───── Dataset excerpts

**src/bexkat_mem_pkg.sv**
```systemverilog
package bexkat_mem_pkg;

  // decoded memory operation
  typedef enum logic [2:0] {
    OP_NONE,
    OP_LOAD,
    OP_STORE,
    OP_PUSH,
    OP_POP,
    OP_JSR,
    OP_RTS,
    OP_TRAP
  } mem_op_t;

  typedef enum logic [1:0] {
    SZ_WORD,
    SZ_HALF,
    SZ_BYTE
  } mem_size_t;

  // stack pointer update reported with the result
  typedef enum logic [1:0] {
    SP_NONE,
    SP_DEC,
    SP_INC,
    SP_TRAP
  } sp_write_t;

  typedef struct packed {
    mem_op_t     op;
    mem_size_t   size;
    logic [31:0] addr;  // effective address or jump target
    logic [31:0] data;  // store / push data
    logic [31:0] sp;    // current stack pointer
    logic [31:0] pc;    // return address
  } mem_cmd_t;

  // master side of the bus
  typedef struct packed {
    logic        cyc;
    logic        stb;
    logic        we;
    logic [3:0]  sel;   // sel[3] is bits 31:24
    logic [31:0] adr;
    logic [31:0] dat;
  } bus_req_t;

  typedef struct packed {
    logic        ack;
    logic [31:0] dat;
  } bus_rsp_t;

endpackage

```
**src/fetch_unit.sv**
```systemverilog
module fetch_unit
  import bexkat_mem_pkg::*;
#(
  parameter logic [31:0] RESET_PC = 32'h0
)
(
  input  logic        clk_i,
  input  logic        rst_i,
  input  logic        redirect_i,
  input  logic [31:0] redirect_pc_i,
  output logic [31:0] ir_o,
  output logic        ir_valid_o,
  input  logic        ir_ready_i,
  output bus_req_t    bus_o,
  input  bus_rsp_t    bus_i
);

  logic [31:0] addr_q;    // next fetch address
  logic [31:0] adr_q;     // address of the read on the bus
  logic        pend_q;    // read outstanding, also cyc
  logic        stb_q;
  logic        discard_q; // drop the word of the read in flight
  logic        full_q;
  logic [31:0] ir_q;
  logic        done;
  logic        pop;
  logic        fill;
  logic        issue;

  assign done = pend_q && bus_i.ack;
  assign ir_valid_o = full_q && !redirect_i;  // old stream is hidden on redirect
  assign ir_o = ir_q;
  assign pop = ir_valid_o && ir_ready_i;
  assign fill = done && !discard_q && !redirect_i;
  assign issue = !pend_q && !redirect_i && (!full_q || pop);

  assign bus_o = '{cyc: pend_q, stb: stb_q, we: 1'b0, sel: 4'hf, adr: adr_q, dat: 32'h0};

  always_ff @(posedge clk_i or posedge rst_i)
  begin
    if (rst_i)
    begin
      addr_q <= RESET_PC;
      pend_q <= 1'b0;
      stb_q <= 1'b0;
      discard_q <= 1'b0;
      full_q <= 1'b0;
    end
    else
    begin
      stb_q <= issue;
      if (issue)
        pend_q <= 1'b1;
      else if (done)
        pend_q <= 1'b0;
      if (redirect_i)
        discard_q <= pend_q && !bus_i.ack;
      else if (done)
        discard_q <= 1'b0;
      if (redirect_i)
        full_q <= 1'b0;
      else if (fill)
        full_q <= 1'b1;
      else if (pop)
        full_q <= 1'b0;
      if (redirect_i)
        addr_q <= redirect_pc_i;
      else if (issue)
        addr_q <= addr_q + 32'd4;
    end
  end

  always_ff @(posedge clk_i)
  begin
    if (issue)
      adr_q <= addr_q;
    if (fill)
      ir_q <= bus_i.dat;
  end

endmodule

```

──────────

• **What the task requires**:
How many lines of the listing include the string "done"? Give only the number.

• **Solution to this task**:
5